Struggling is so…undignified.”
He didn't so much as blink at the snakes, which were all—down to the last—dead as belly-up goldfish.
Haniel slumbered, unaware, but the smoky scent of imps began to fill the air.
The stranger didn’t give any indication he smelled it. He lowered his chin, opening up his peripheral. His core sank slightly, balance settling.
She froze. The last time she’d seen someone do that, the practiced murderer hadn’t left a room until he’d dropped two dozen bodies.
He’s assessing, strategizing, and preparing.
His fingers worked the cap in his hands, wringing it like a kitchen towel, like a chicken's neck, like he couldn’t wait to get his hands on her.

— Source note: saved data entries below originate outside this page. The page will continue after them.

## src/rtl/nrt_pkg.sv

```systemverilog
package nrt_pkg;

  localparam int NAME_MAX_BYTES = 16;
  localparam int BYTE_W         = 8;
  localparam int NAME_W         = 64;
  localparam int PORT_W         = 16;
  localparam int TASK_W         = 16;
  localparam int OPCODE_W       = 2;
  localparam int STATUS_W       = 3;

  // Request opcodes
  localparam logic [OPCODE_W-1:0] OP_REGISTER   = 2'd0;
  localparam logic [OPCODE_W-1:0] OP_UNREGISTER = 2'd1;
  localparam logic [OPCODE_W-1:0] OP_FIND       = 2'd2;

  // Result status codes
  localparam logic [STATUS_W-1:0] ST_OK       = 3'd0;
  localparam logic [STATUS_W-1:0] ST_DUP      = 3'd1;
  localparam logic [STATUS_W-1:0] ST_FULL     = 3'd2;
  localparam logic [STATUS_W-1:0] ST_NOTFOUND = 3'd3;
  localparam logic [STATUS_W-1:0] ST_INVALID  = 3'd4;

  // Request fields broadcast to every cell while a scan runs
  typedef struct packed {
    logic [NAME_W-1:0] name_high;
    logic [NAME_W-1:0] name_low;
    logic [PORT_W-1:0] port_id;
    logic [TASK_W-1:0] task_id;
  } req_t;

  // Running scan results handed from cell to cell
  typedef struct packed {
    logic              hit;
    logic              owner_ok;
    logic              free_seen;
    logic [PORT_W-1:0] hit_port;
  } scan_t;

  // Table update issued once the scan has left the last cell
  typedef struct packed {
    logic install;
    logic clear;
  } commit_t;

endpackage

```

## src/rtl/nrt_cell.sv

```systemverilog
module nrt_cell import nrt_pkg::*; (
  input  logic    clk,
  input  logic    rst,
  input  req_t    req,
  input  commit_t commit,
  input  logic    scan_vin,
  input  scan_t   scan_in,
  output logic    scan_vout,
  output scan_t   scan_out
);

  // Slot contents
  logic [NAME_W-1:0] slot_name_high;
  logic [NAME_W-1:0] slot_name_low;
  logic [PORT_W-1:0] slot_port;
  logic [TASK_W-1:0] slot_owner;
  logic              slot_used;

  // Marks left by the passing scan: this slot matched / is the first free one
  logic hit_here;
  logic free_here;

  logic  scan_v;
  scan_t scan_q;

  logic  name_eq;
  logic  hit_here_next;
  logic  free_here_next;
  scan_t scan_next;

  // Compare against the broadcast request and fold into the running result
  always_comb begin
    name_eq        = slot_used && (slot_name_high == req.name_high) &&
                     (slot_name_low == req.name_low);
    hit_here_next  = name_eq && !scan_in.hit;
    free_here_next = !slot_used && !scan_in.free_seen;
    scan_next.hit       = scan_in.hit | name_eq;
    scan_next.free_seen = scan_in.free_seen | !slot_used;
    scan_next.hit_port  = hit_here_next ? slot_port : scan_in.hit_port;
    scan_next.owner_ok  = hit_here_next ? (slot_owner == req.task_id)
                                        : scan_in.owner_ok;
  end

  // Token valid moves one cell per cycle
  always_ff @(posedge clk) begin
    if (rst) begin
      scan_v <= 1'b0;
    end else begin
      scan_v <= scan_vin;
    end
  end

  always_ff @(posedge clk) begin
    if (scan_vin) begin
      scan_q    <= scan_next;
      hit_here  <= hit_here_next;
      free_here <= free_here_next;
    end
  end

  // Occupancy
  always_ff @(posedge clk) begin
    if (rst) begin
      slot_used <= 1'b0;
    end else if (commit.install && free_here) begin
      slot_used <= 1'b1;
    end else if (commit.clear && hit_here) begin
      slot_used <= 1'b0;
    end
  end

  // Slot payload written on install
  always_ff @(posedge clk) begin
    if (commit.install && free_here) begin
      slot_name_high <= req.name_high;
      slot_name_low  <= req.name_low;
      slot_port      <= req.port_id;
      slot_owner     <= req.task_id;
    end
  end

  assign scan_vout = scan_v;
  assign scan_out  = scan_q;

endmodule

```

## config.mk

```make
export PLATFORM = sky130hd
export DESIGN_NAME = nrt_cell
export DESIGN_NICKNAME = d
export VERILOG_FILES = /design/src/rtl/nrt_pkg.sv /design/src/rtl/nrt_cell.sv
export SDC_FILE = /design/constraint.sdc
export NUM_CORES = 1
export LEC_CHECK = 0
export BUFFER_PORTS_ARGS = -buffer_cell sky130_fd_sc_hd__buf_2
export CAP_MARGIN = 40
export CORE_MARGIN = 1.5
export CORE_UTILIZATION = 35
export CTS_CLUSTER_DIAMETER = 30
export DETAILED_ROUTE_END_ITERATION = 10
export GPL_ROUTABILITY_DRIVEN = 1
export HOLD_SLACK_MARGIN = 0.12
export PLACE_DENSITY = 0.6
export SETUP_SLACK_MARGIN = 0.5
export SYNTH_ARGS = -nofsm -noshare
export SYNTH_HDL_FRONTEND = slang
export SYNTH_SLANG_ARGS = --single-unit
```

## constraint.sdc

```tcl
create_clock -name clk -period 8.6 [get_ports clk]
set_input_delay 0.86 -clock clk [delete_from_list [all_inputs] [get_ports clk]]
set_output_delay 0.86 -clock clk [all_outputs]
set_load 0.01 [all_outputs]
```

# Word-level counts from Yosys, hierarchy flattened
# Index checks and enable logic that the tools add are counted.
# totals
word_cells	31
in_bits	184
regBits	183
# classes
bitwise_logic	2
n_reduce_logical	10
eq_ne	3
mux	4
# ops
operator	count
equality test 64 bit	2
equality test 16 bit	1
2-to-1 mux 16 bit	1
logical AND 1 bit	6
zero test 1 bit	3
2-to-1 mux 1 bit	3
OR 1 bit	2
nonzero test 2 bit	1

# Depth between registers and ports, before layout
# logic_depth
depth_word	5
depth_mapped	8

# Least setup slack after synthesis
# Ideal clock, no wire load.
# synth_timing
kind	input to register
from	in commit[1] (netlist name)
to	reg slot_name_high[0], enable pin
arrival_time_ns	4.502
cell_stages	1
setup_slack_ns	3.558
n_path_buf	0
required_time_ns	8.060
setup_time_ns	0.540
cell_sequence	and2_1
# synth_via
elab_chain_cells	1
# synth_rtl
element	line	text
from (decl)	nrt_cell.sv:5	input commit_t commit,
logical AND 1 bit	nrt_cell.sv:74	if (commit.install && free_here) begin
to (signal assigned)	nrt_cell.sv:75	slot_name_high <= req.name_high;
to (decl)	nrt_cell.sv:13	logic [NAME_W-1:0] slot_name_high;
# Every way passes these cells.
# A chain may end at the register's enable or synchronous reset.

==> results_dict.tcl <==
set metrics [dict create \
    p_comb_share_pct 8.1 \
    first_iter_violations 268 \
    fin_crit_sh_pct 38.5 \
    p_sw_mw 0.449 \
    netlist_area_mm2 0.00760 \
    wl_um 17000 \
    synth_edf_count 181 \
    io_buffers 203 \
    seq_area_frac_synth_pct 72.0 \
    fin_nets 882 \
    yosys.area.top_type "edfxtp_1" \
    status "completed" \
    row_count 53 \
    grt_pass1_wl_um 25600 \
    swShare_pct 22.9 \
    worstSetupPathType "primary input to flip-flop" \
    num_vias 4641 \
    yosysWarningCount 0 \
    dieWidth_um 150 \
    cts_tree "yes" \
    hold_path_end "scan_out[16]" \
    ioPinCount 204 \
    vdd_drop_max_uv 121 \
    drtAntennaViolNets 0 \
    vias_per_cell 4.70 \
    setup_viol 0 \
    grt_pass1_vias 4793 \
    cts_sinks 183 \
    crit_chain "buf_2, nor2b_1, a2111o_1, nor4_1, nand4_1, or4_4, nor3_4, buf_8, mux2_2" \
    die_area_mm2 0.0226 \
    p_clk_share_pct 38.6 \
    fp.dieH_um 150 \
    hold_path.class "flip-flop to flip-flop" \
    holdPathStages 1 \
    place_area_mm2 0.00902 \
    drc_errors 0 \
    ff2ff_path_depth 8 \
    fillCellCount 1914 \
    start_util_pct 35.9 \
    grt-ovfl-total 0 \
    fmax_ghz 0.302 \
    seqPwrFrac_pct 53.2 \
    period_needed_ns 3.31 \
    final_area_mm2 0.00959 \
    cts_hold_buf 0 \
    yosysTopAreaCellShare_pct 71.5 \
    slew_headroom_pct 63.8 \
    finalSetupTns_ns 0 \
    max_cap_violations 0 \
    hpwl_um 13200 \
    syn-num-nets 657 \
    syn_area_per_cell_um2 16.1 \
    timing.rr.start "slot_name_high[27]" \
    gp_congestion 0.787 \
    clk_latency_ns 0.43 \
    layout-drive-gt1-share_pct 36.4 \
    required_ns 8.77 \
    h-tree-depth 4 \
    synth_ff_type "edfxtp_1" \
    cp.arrival_ns 3.49 \
    cts-root-buf "clkbuf_16" \
    cts_resized 0 \
    endpoint_kind "flip-flop" \
    p_per_area_mw_per_mm2 205 \
    grt_max_degree 66 \
    avgRoutedWirePerCell_um 17.2 \
    hold_start "slot_used" \
    internal_power_mw 1.51 \
    startpoint_type "primary input" \
    grt_util_all_layers_pct 15.3 \
    crit_path_top_delay_cell "or4_4" \
    r2r_end "scan_out[3]" \
    firstDrtPassIters 5 \
    hold_viol_final 0 \
    area_growth_pct 26.1 \
    worst_path_largest_cell_delay_ns 0.60 \
    critical_path_peak_fanout 13 \
    ys_async_sr_fraction_pct 0 \
    finalMaxSlewViolations 0 \
    numCtsBuffers 17 \
    antenna_found_initial 5 \
    fin_skew_ns 0.0117 \
    yosys-top-cells-area "edfxtp_1, xnor2_1, xor2_1" \
    rsz0062_at_grt "no" \
    cellLeakagePower_nw 3.63 \
    cts_setup_buffers 0 \
    cts_buffer_depth 2 \
    synth_cells 473 \
    coreArea_mm2 0.0212 \
    ys_ff_latch 183 \
    worst_pin_slew_ns 0.529 \
    r2r_slack_ns 5.43 \
    cts.clk_slew.worst_paths_ns 0.07 \
    synth.distinct_cells 32 \
]
-- layout make-up --
cell class,count,area [um^2],share of cell area (%)
clock inverter,15,143,1.49
inverter,46,173,1.80
antenna,2,5.00,0.0522
tap,275,344,3.59
timing repair buffer,207,1090,11.3
clock buffer,17,425,4.44
multi-input combinational,243,1940,20.2
sequential,183,5480,57.1
-- sequential cells by signal, indices dropped and copies added, names as in the netlist --
| name | flops |
|---|---|
| slot_used | 1 |
| slot_owner | 16 |
| scan_out | 19 |
| slot_name_low | 64 |
| hit_here | 1 |
| free_here | 1 |
| slot_port | 16 |
| slot_name_high | 64 |
| scan_vout | 1 |
-- routing by layer --
| metal | wire [um] | global-route usage [%] | part of all wire, % |
|---|---|---|---|
| met5 | 25 | 0 | 0.15 |
| met4 | 257 | 5.64 | 1.5 |
| met3 | 1310 | 4.82 | 7.7 |
| met2 | 7950 | 25.0 | 47 |
| met1 | 7450 | 19.0 | 44 |
-- cells by family (layout without fill, tap and decap cells) --
kind of cell | after synthesis | after routing | synth area share [%]
multiplexers | 17 | 17 | 3.01
other | 0 | 2 | 0
AO/OA/AOI/OAI | 43 | 43 | 4.54
XOR/XNOR | 90 | 90 | 10.4
AND/OR/NAND/NOR | 93 | 93 | 7.54
flip-flops | 183 | 183 | 72.0
buffers and inverters | 47 | 285 | 2.53
-- critical path: cells and delay by family --
kind | cells | cell delay [ns]
AO/OA/AOI/OAI | 1 | 0.39
multiplexers | 1 | 0.35
AND/OR/NAND/NOR | 5 | 1.54
buffers and inverters | 2 | 0.35
-- cell usage in the layout (no fill, tap or decap), drive strengths merged, types with 5 or more instances in the layout --
cell type | synthesis | layout
inv | 46 | 52
xor2 | 32 | 32
nand4 | 20 | 20
mux2 | 17 | 17
nand2b | 29 | 29
nor2 | 5 | 5
o22ai | 14 | 14
nor2b | 11 | 11
o2111ai | 9 | 9
clkinv | 0 | 5
nor4 | 16 | 16
a221oi | 6 | 6
edfxtp | 181 | 181
buf | 1 | 207
xnor2 | 58 | 58
a22o | 5 | 5
clkbuf | 0 | 17
-- worst max-delay path by stage --
| stage | startpoint | end | slack, ns | cells after the start |
|---|---|---|---|---|
| after CTS | req[121] | scan_out[3] | 5.28 | 9 |
| final | req[121] | scan_out[3] | 5.29 | 9 |
| after global routing | req[121] | scan_out[4] | 5.16 | 9 |
| after floorplan | commit[1] | slot_name_high[0] | 3.56 | 1 |
| after detailed placement | req[121] | scan_out[3] | 4.82 | 9 |
| after global placement | req[121] | scan_out[3] | 4.59 | 8 |
-- through the flow --
stage | hold WS (ns) | std cells | power (mW) | setup slack, ns | util, %
2_1_floorplan | 0.473 | 473 | 1.14 | 3.56 | -
6_report | 0.523 | 988 | 1.96 | 5.29 | 45.3
5_1_grt | 0.557 | 987 | 2.04 | 5.16 | 45.3
3_5_place_dp | 0.505 | 954 | 1.23 | 4.82 | 42.6
3_3_place_gp | 0.488 | 951 | 1.22 | 4.59 | 42.3
4_1_cts | 0.524 | 986 | 1.99 | 5.28 | 45.3
-- power groups by stage --
stage,Sequential (mW),Clock (mW),Combinational [mW]
final,1.04,0.758,0.160
after global routing,1.05,0.813,0.178
after CTS,1.05,0.780,0.163
after detailed placement,1.06,0,0.162
after global placement,1.06,0,0.152
after floorplan,1.07,0,0.0692
-- synthesized netlist by cell type (2+ instances only) --
cell type,n
inv_1,46
o2111ai_1,9
mux2_2,7
a22o_1,5
mux2_4,10
dfxtp_1,2
nor2b_1,11
xnor2_1,58
edfxtp_1,181
o22ai_1,14
nor2_1,5
xor2_1,32
nor3_1,2
nand2b_1,29
nand4_1,20
a2111o_1,3
nor4_1,16
a221oi_1,6
nand3_1,2
nand2_1,3
Note: power is estimated with default switching activity, not from simulation.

The combination of eagerness and competence scared her. The more proficient an assailant he was, the fewer chances she’d have to catch him by surprise.
The air hummed continually, and she finally realized what the sound was: the shuffle of a hundred feet whispered through the halls, like rats scrambling inside the walls. She was surrounded, trapped in a windowless room and the only door was behind a killer. And Haniel—the hapless imbecile—hadn’t even woken yet.
She raised her hand to the stranger. “Help me up.”
He chuckled, slapped his cap on his knee, and then plopped it back on his head. When he extended his elbow, she touched his forearm. No tricks. His skin wasn't as warm as she'd like. Hunger would affect his judgment.
She eyed the vampire, thinking his suspenders and the rope belt around his waist would make nice asps. He toed aside dead serpents as if he'd seen all her tricks a million times before. His arm braced her delicately, as if he was leading his elderly mother through the park, and not a hint of hostility rolled from him.
“Can I leave my slave here?” she said. “He hasn't had a wink of sleep for days. He's practically dead on his feet.”
The newcomer chortled as if she'd cracked a hilarious joke.
“Dead on his feet!” he echoed. “Better not leave him behind, sad to say, missus. Sister said to bring everyone together in the library, whether they be breathing or no. In fact, my brothers are stacking bones as we speak. If the slave be too sick to move, I'll be happy to have him carried about.”